Fig. 5. ZBTB18-null cells have widespread alterations in gene expression and result in immature neurons with stunted neurite development.

a Schematic illustration of the strategy for establishing ZBTB18-null hESCs using CRISPR/Cas9 genome editing with 2 different guide RNAs. b Flow cytometry of MAP2-tdTomato from induced neurons (iNs) at day 7 after NEUROG1/2-induction from NYGCe001 (parental) and ZBTB18^-/-−1 and ZBTB18^-/-−2 (isogenic knockouts). c Volcano plots for differential gene expression of ZBTB18^-/- iNs at day 4 after NEUROG1/2-induction (n = 4 replicates per genotype and timepoint).
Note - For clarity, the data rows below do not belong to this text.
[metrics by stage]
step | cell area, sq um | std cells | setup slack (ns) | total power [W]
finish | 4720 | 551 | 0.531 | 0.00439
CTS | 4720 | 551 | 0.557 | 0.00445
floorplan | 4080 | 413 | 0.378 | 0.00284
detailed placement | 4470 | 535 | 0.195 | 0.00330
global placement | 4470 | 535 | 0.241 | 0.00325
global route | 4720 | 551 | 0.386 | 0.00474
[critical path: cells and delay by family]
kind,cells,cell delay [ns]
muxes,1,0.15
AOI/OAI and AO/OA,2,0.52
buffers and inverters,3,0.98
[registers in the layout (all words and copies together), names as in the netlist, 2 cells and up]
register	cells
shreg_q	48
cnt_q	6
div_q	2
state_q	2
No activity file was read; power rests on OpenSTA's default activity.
File: src/rtl/mem_ctrl_pkg.sv
// rtl/mem_ctrl_pkg.sv - shared encodings and helpers for the byte-wide memory controller
package mem_ctrl_pkg;

    typedef logic [7:0] byte_t;

    localparam logic [1:0] WIDTH_BYTE = 2'b00;
    localparam logic [1:0] WIDTH_HALF = 2'b01;
    localparam logic [1:0] WIDTH_WORD = 2'b10;

    localparam logic [1:0] ST_IDLE     = 2'd0;
    localparam logic [1:0] ST_MEM_RD   = 2'd1;
    localparam logic [1:0] ST_MEM_WR   = 2'd2;
    localparam logic [1:0] ST_MEM_DONE = 2'd3;

    // Width code 11 is a word access.
    function automatic logic [2:0] bytes_for_width(input logic [1:0] width);
        case (width)
            WIDTH_BYTE: return 3'd1;
            WIDTH_HALF: return 3'd2;
            WIDTH_WORD: return 3'd4;
            default:    return 3'd4;
        endcase
    endfunction

endpackage

File: src/rtl/mem_ctrl_byte_lane.sv
// rtl/mem_ctrl_byte_lane.sv - store byte select, load byte insert and sign/zero fill
module mem_ctrl_byte_lane
    import mem_ctrl_pkg::*;
(
    input  logic [1:0]  idx,
    input  logic [1:0]  width,
    input  logic        sext,
    input  logic [31:0] wdata,
    input  logic [31:0] acc,
    input  byte_t       din,
    output byte_t       wbyte,
    output logic [31:0] acc_next,
    output logic [31:0] filled
);

    always_comb begin
        wbyte    = wdata[8*idx +: 8];
        acc_next = acc;
        acc_next[8*idx +: 8] = din;
        case (width)
            WIDTH_BYTE: filled = {{24{sext & acc_next[7]}}, acc_next[7:0]};
            WIDTH_HALF: filled = {{16{sext & acc_next[15]}}, acc_next[15:0]};
            default:    filled = acc_next;
        endcase
    end

endmodule

File: src/rtl/mem_ctrl.sv
// rtl/mem_ctrl.sv - byte-wide RAM port owner arbitrating IF fetches and MEM byte bursts
module mem_ctrl
    import mem_ctrl_pkg::*;
#(
    parameter int ADDR_W = 32
) (
    input  logic              clk,
    input  logic              rst,
    input  logic              if_req_i,
    input  logic [ADDR_W-1:0] if_addr_i,
    output logic [7:0]        if_byte_o,
    output logic              if_busy_o,
    input  logic              mem_req_i,
    input  logic              mem_we_i,
    input  logic [1:0]        mem_width_i,
    input  logic              mem_sext_i,
    input  logic [ADDR_W-1:0] mem_addr_i,
    input  logic [31:0]       mem_wdata_i,
    output logic [31:0]       mem_rdata_o,
    output logic              mem_done_o,
    output logic              stall_req_o,
    output logic [ADDR_W-1:0] ram_a_o,
    output logic              ram_wr_o,
    output logic [7:0]        ram_dout_o,
    input  logic [7:0]        ram_din_i
);

    logic [1:0]        state;
    logic [2:0]        k;
    logic [2:0]        n_bytes;
    logic [ADDR_W-1:0] addr_q;
    logic [1:0]        width_q;
    logic              sext_q;
    logic [31:0]       wdata_q;
    logic [31:0]       acc_q;
    logic [31:0]       rdata_q;
    logic [1:0]        lane_idx;
    byte_t             lane_wbyte;
    logic [31:0]       acc_next;
    logic [31:0]       filled;

    // IF reads are side-effect free, so the request qualifier is not needed.
    logic unused_if_req;
    assign unused_if_req = if_req_i;

    assign n_bytes = bytes_for_width(width_q);
    // Load bytes land one cycle after their address, so the insert lane trails k.
    assign lane_idx = (state == ST_MEM_RD) ? 2'(k - 3'd1) : k[1:0];

    mem_ctrl_byte_lane u_lane (
        .idx      (lane_idx),
        .width    (width_q),
        .sext     (sext_q),
        .wdata    (wdata_q),
        .acc      (acc_q),
        .din      (ram_din_i),
        .wbyte    (lane_wbyte),
        .acc_next (acc_next),
        .filled   (filled)
    );

    assign if_byte_o   = ram_din_i;
    assign if_busy_o   = mem_req_i | (state != ST_IDLE);
    assign mem_done_o  = (state == ST_MEM_DONE);
    assign stall_req_o = (mem_req_i & ~mem_done_o) | (state != ST_IDLE);
    assign mem_rdata_o = rdata_q;

    always_comb begin
        ram_a_o    = if_addr_i;
        ram_wr_o   = 1'b0;
        ram_dout_o = 8'h00;
        case (state)
            ST_MEM_RD: ram_a_o = addr_q + ADDR_W'(k);
            ST_MEM_WR: begin
                ram_a_o    = addr_q + ADDR_W'(k);
                ram_wr_o   = 1'b1;
                ram_dout_o = lane_wbyte;
            end
            ST_MEM_DONE: ram_a_o = addr_q;
            default: ;
        endcase
    end

    always_ff @(posedge clk) begin
        if (rst) begin
            state   <= ST_IDLE;
            k       <= 3'd0;
            addr_q  <= '0;
            width_q <= WIDTH_BYTE;
            sext_q  <= 1'b0;
            wdata_q <= 32'h0;
            acc_q   <= 32'h0;
            rdata_q <= 32'h0;
        end else begin
            case (state)
                ST_IDLE: begin
                    if (mem_req_i) begin
                        addr_q  <= mem_addr_i;
                        width_q <= mem_width_i;
                        sext_q  <= mem_sext_i & ~mem_we_i;
                        wdata_q <= mem_wdata_i;
                        k       <= 3'd0;
                        acc_q   <= 32'h0;
                        state   <= mem_we_i ? ST_MEM_WR : ST_MEM_RD;
                    end
                end
                ST_MEM_RD: begin
                    if (k != 3'd0) acc_q <= acc_next;
                    if (k == n_bytes) begin
                        rdata_q <= filled;
                        state   <= ST_MEM_DONE;
                    end else begin
                        k <= k + 3'd1;
                    end
                end
                ST_MEM_WR: begin
                    if (k == n_bytes - 3'd1) state <= ST_MEM_DONE;
                    else                     k     <= k + 3'd1;
                end
                default: state <= ST_IDLE;
            endcase
        end
    end

endmodule

File: config.mk
export PLATFORM = sky130hd
export DESIGN_NAME = mem_ctrl
export DESIGN_NICKNAME = d
export VERILOG_FILES = /design/src/rtl/mem_ctrl_pkg.sv /design/src/rtl/mem_ctrl_byte_lane.sv /design/src/rtl/mem_ctrl.sv
export SDC_FILE = /design/constraint.sdc
export NUM_CORES = 1
export LEC_CHECK = 0
export CAP_MARGIN = 20
export CORE_MARGIN = 4
export CORE_UTILIZATION = 45
export CTS_CLUSTER_SIZE = 16
export DETAILED_ROUTE_END_ITERATION = 8
export GPL_TIMING_DRIVEN = 0
export PLACE_DENSITY = 0.75
export SYNTH_ARGS = -nofsm -noshare
export SYNTH_HDL_FRONTEND = slang
export SYNTH_SLANG_ARGS = --single-unit
File: constraint.sdc
create_clock -name clk -period 8.5 [get_ports clk]
set_input_delay 0.85 -clock clk [delete_from_list [all_inputs] [get_ports clk]]
set_output_delay 0.85 -clock clk [all_outputs]
set_load 0.02 [all_outputs]
After elaboration in Yosys (flattened, before gate mapping)
Index checks and enable logic that the tools add are counted.
- multiplexer cells: 19
- $mul: 0
- divide/modulo/power cells: 0
- bitwise operators: 8
- reductions and logical operators: 12
- add/subtract/negate cells: 5
- magnitude comparators: 0
- shift-type cells: 3
- eq/ne operators: 12
- operators by type and width (cell ; number):
    case mux 32 bit (2 select lines) ; 3
    2-to-1 mux 32 bit ; 2
    negation 5 -> 34 bit ; 1
    variable shift 8 x 34 -> 32 bit (first input constant) ; 1
    variable part select 8 x 34 -> 32 bit ; 1
    adder 32 x 3 -> 32 bit ; 1
    bitwise mux 32 bit ; 1
    variable part select 32 x 6 -> 8 bit ; 1
    2-to-1 mux 2 bit ; 5
    2-to-1 mux 3 bit ; 3
    case mux 3 bit (3 select lines) ; 1
    2-to-1 mux 8 bit ; 1
    inequality test 2 bit (second input constant) ; 4
    equality test 3 bit ; 2
    case mux 2 bit (3 select lines) ; 1
    case mux 3 bit (2 select lines) ; 1
    AND reduction 3 bit ; 2
    nonzero test 3 bit ; 2
    bitwise AND 1 bit ; 4
    equality test 2 x 1 -> 1 bit (second input constant) ; 2
    equality test 2 bit (second input constant) ; 2
    zero test 2 bit ; 2
    inequality test 2 x 1 -> 1 bit (second input constant) ; 2
    AND reduction 2 bit ; 2
    other kinds (9) ; 12
- input bits: 112
- output and inout port bits: 84
- memory bits (writable): 0
- memories: 0
- flip-flop bits (word level): 136
- ROM bits: 0
- bits in latches: 0

Depth between registers and ports, before layout
Gate-level depths: netlist of the first run.
- word-level depth: 7
- gate-level depth with buffers: 15

Cells and area by module
Synthesis of the first run repeated with hierarchy kept, for this count alone.
- cell total of the unflattened synthesis: 1032
- area total of the unflattened synthesis: 7866.3 µm²
- modules (own cells, without submodules) (module ; area each (µm²) ; instances ; cells each ; seq. area each (µm²)):
    mem_ctrl ; 6705.2 ; 1 ; 872 ; 2722.6
    mem_ctrl_byte_lane ; 1161.1 ; 1 ; 160 ; 0.0

Worst setup path before layout of the first run
No wires, ideal clock.
- path type: reg2out
- start point: register k[1]
- end point: output ram_a_o[14]
- slack: 5.328 ns
- cell stages (with the launch flop): 6
- path buffers: 0
- arrival: 2.322 ns
- data required time: 7.650 ns
- cells stage by stage: dfxtp_1 -> fa_1 -> a21oi_1 -> nor4_1 -> a311oi_1 -> a311oi_1
- word-level cells in the longest chain between the ends: 2
- RTL lines (element ; RTL line ; RTL):
    start, declared ; mem_ctrl.sv:29 ; logic [2:0] k;
    start signal, assigned ; mem_ctrl.sv:113 ; k <= k + 3'd1;
    start signal, assigned ; mem_ctrl.sv:118 ; else k <= k + 3'd1;
    adder 32 x 3 -> 32 bit ; mem_ctrl.sv:73, mem_ctrl.sv:75 ;
    case mux 32 bit (2 select lines) ; mem_ctrl.sv:72 ; case (state)
    end, declared ; mem_ctrl.sv:22 ; output logic [ADDR_W-1:0] ram_a_o,
Every way passes these cells.

Final worst setup path of the first run
- start point: register k[2]
- end point: output ram_a_o[31]
Same word-level chain as after synthesis.

==> results of run 1 <==
cell families (layout without fill, tap and decap cells):
group,Yosys count,after routing,synth area share
AO/OA/AOI/OAI,246,246,0.225
flip-flops,136,136,0.369
adder cells (fa/ha/maj),14,14,0.0247
AND/OR/NAND/NOR,406,406,0.256
multiplexers,17,17,0.0386
XOR/XNOR,19,19,0.0225
buffers and inverters,111,336,0.0651
worst min-delay path: cells and delay by family (launching register included):
kind | cells | cell delay [ns]
DFF | 1 | 0.31
AOI/OAI and AO/OA | 1 | 0.05
and+or+nand+nor | 1 | 0.05
worst max path at each step:
stage               slack [ns]  depth (start not counted)     start     endpoint
CTS                       3.96                          6      k[1]  ram_a_o[12]
global route              3.97                          8  state[0]   ram_a_o[3]
detailed placement        4.39                          6      k[1]  ram_a_o[12]
finish                    4.22                          7      k[2]  ram_a_o[31]
floorplan                 5.33                          5      k[1]  ram_a_o[14]
global placement          4.41                          6      k[1]  ram_a_o[12]
state kept, by name, indices dropped and copies added, names as in the netlist:
name         cells
mem_rdata_o     32
state            2
sext_q           1
width_q          2
acc_q           32
wdata_q         32
addr_q          32
k                3
final cells by class:
type | count | area (um2)
Timing Repair Buffer | 194 | 1940
Multi-Input combinational cell | 702 | 4180
Buffer | 81 | 368
Fill cell | 1487 | 5730
Clock inverter | 11 | 216
Sequential cell | 136 | 2720
Tap cell | 216 | 270
Clock buffer | 20 | 467
Inverter | 30 | 113
cell usage after synthesis, drive strengths merged, types with 2 or more instances:
master,n,area (um2)
mux2,9,105
or4,3,26.3
a31oi,11,68.8
or3,2,12.5
nor4,8,86.3
a311oi,19,166
inv,29,109
nand2b,11,68.8
buf,27,164
nor2b,11,68.8
o21a,2,15.0
nand3,15,80.1
clkbuf,54,204
a221oi,2,17.5
and3,22,138
o221ai,14,129
nor2,74,278
dfxtp,136,2720
a22oi,18,149
nor3,11,55.1
o21ai,28,140
a21oi,93,477
or2,2,12.5
a2bb2oi,3,26.3
xor2,14,123
xnor2,5,43.8
a211oi,11,97.6
nand3b,3,22.5
o31ai,6,45.0
ha,13,163
a22o,7,61.3
o31a,3,26.3
nand2,211,792
mux4,8,180
and2,11,68.8
a41oi,10,87.6
o22ai,10,62.6
nand4,14,100
power groups by stage:
stage                     combinational, mW  clock (mW)  sequential [mW]
after CTS                              1.48       0.867            0.771
final                                  1.49       0.862            0.772
after detailed placement               1.47           0            0.784
after global placement                 1.47           0            0.781
after floorplan                       0.921           0            0.783
after global routing                   1.61       0.896            0.782
routing by layer:
layer,GRT usage,up-vias,wire (um)
met5,0,-,0
met4,0.102,0,763
met3,0.0674,59,2060
met2,0.440,372,11600
met1,0.320,3561,9740
li1,-,3785,-
==> results.md, run 1 <==
* Yosys warns at 0
* Synth async-reset ratio at 0
* Worst-skew pair later-pin latency at 0.43 ns
* Worst setup margin at 4.22 ns
* WHS Path Cells at 2
* Top FF cell, synth: dfxtp_1
* Initial antenna violation count at 0
* Status: finished, final reports clean
* Total gr overflow at 0
* TritonCTS clock tree: built
* Post-layout min period at 4.28 ns
* First-pass GRT wire length at 38.1 mm
* Critical path buffer and inverter count at 1
* Fraction of layout cells with a size suffix above 1 at 0.0767
* WHS at 0.448 ns
* Post-DP HPWL at 18.1 mm
* NetSw at 1.27 mW
* DR vias at 7777
* Seq/Total Area, Yosys at 0.369
* Final Max Slew Viols at 0
* CP dominant cell by count: nand3_1
* # clock sinks at 136
* Vias in the first global route at 7470
* Post-CTS sizing at 0
* Largest net degree at the start of global routing at 17
* Skew final at 0.00801 ns
* CTS Buffer Depth at 2
* Slowest cell on crit path: clkdlybuf4s50_1
* Hold Buf Count CTS at 0
* Buffers on Ports at 193
* Clock share of power at 0.276
* Crit start category: register
* Cts bufs inserted at 17
* Worst Path Max Fanout at 8
* Placed cell count at 1358
* Flip-flop and latch count after synthesis at 136
* Crit. End Element: output pin
* Final setup violation count at 0
* Final period util at 0.504
* CP arrival at 3.43 ns
* DIE WIDTH at 136 um
* Crit path max-delay family: compound AO/OA/AOI/OAI gates
* Place WS at 4.39 ns
* Leakage at 3.74 nW
* MaxCap Viol Count at 0
* Logic pwr share at 0.477
* Cell area after layout at 10300 um2
* Row count at 46
* Fin cells at 1390
* Clock tree root buffer cell: clkbuf_16
* Sequential share of power at 0.247
* Total Power at 3.12 mW
* Initial Util at 0.461
* H-tree depth at 4
* RSZ-0062 raised after global routing: false
* Min-delay src: acc_q[16]
* Int Power at 1.85 mW
* Mean Syn Cell Area at 7.78 um2
* GP Congestion at 0.899
* Vias per inst at 5.59
* Post-route DRC at 0
* Worst EP required at 7.65 ns
* Tot GR Track Use at 0.261
* Placed instance area at 9580 um2
* Setup bufs post-CTS at 0
* Flop2flop setup slack at 4.58 ns
* Critical path class: register to output pin
* Clk pin slew, worst setup/hold paths at 0.06 ns
* Core Footprint at 16000 um2
* Cell area after synthesis at 7380 um2
* Syn Nets at 1075
* Peak per-stage delay on the critical path at 0.68 ns
* Most frequent cells in the layout: 211 x nand2_1, 193 x clkdlybuf4s50_1, 136 x dfxtp_1
* Layout Utilization at 0.642
* Die footprint at 18500 um2
* Diodes inserted at 0
* Final net count at 1288
* Hold EP: acc_q[16]
* Origin of the critical flop-to-flop path: k[1]
* Cell Chain, Critical Path: ha_1 -> nand3_1 -> a211oi_2 -> nand3_1 -> o31a_1 -> o221ai_1 -> clkdlybuf4s50_1
* Max-slew headroom at 0.521
* Final TNS setup at 0 ns
* Hold Crit Class: register to register
* DRT antenna net count at 0
* Tightest Pin Transition at 0.713 ns
* Routed WL per cell at 17.4 um
* Cells on worst reg2reg path at 12
* Cell Pwr Density at 304 nW/um2
* I/O pin cnt at 196
* Number of flops mapped to enable cells by yosys at 0
* Peak supply drop at 227 uV
* Detailed Route WL at 24.1 mm
* Fmax at 233 MHz
* Initial drt markers at 636
* Most common cell after layout, fill and taps aside: nand2_1
* Synth Instances at 949
* Switching Share at 0.407
* Chip height at 136 um
* Area growth syn-to-layout at 39.2%
* Count of cell types in the netlist at 75
* Hold Vio Cnt, Final at 0
* FF-to-FF End: mem_rdata_o[30]
* DR pass1 iterations at 6
No activity file was read; power rests on OpenSTA's default activity.
==> run 2, diff against run 1 <==
- clock period: 8.5 -> 4.3 ns (I/O delays scaled with it)
==> results of run 2 <==
Same layout as run 1 (identical final DEF). Status: finished, final reports clean.
Among the figures that moved: setup slack after placement 4.39 ns -> 0.405 ns; setup slack after layout 4.22 ns -> 0.384 ns; start point of the critical path k[2] -> k[1]; end point of the critical path ram_a_o[31] -> mem_rdata_o[30]; register-to-register setup slack 4.58 ns -> 0.38 ns; total power 3.12 mW -> 6.17 mW; worst IR drop on VDD 227 uV -> 448 uV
Red dots indicate genes with p_adj < 0.01 and |fold-change | > 2. d ZBTB18 binding near upregulated genes via chromatin immunoprecipitation with sequencing in HEK293T cells (n = 2 biological replicates, data is from ref. ³²). e Other neuron-essential TFs with significant changes in expression in ZBTB18^-/-−1 and ZBTB18^-/-−2 at day 4 after NEUROG1/2-induction. f Top-ranked Gene Ontology categories in significantly altered genes in ZBTB18-null iNs at day 4 after NEUROG1/2-induction. g Representative epifluorescence images of WT, ZBTB18^-/-−1 and ZBTB18^-/-−2 iNs at day 4 after NEUROG1/2-induction. h–i Quantification analysis for neurite length h and protrusion density i for WT, ZBTB18^-/-−1 and ZBTB18^-/-−2 iNs at day 4 after NEUROG1/2-induction.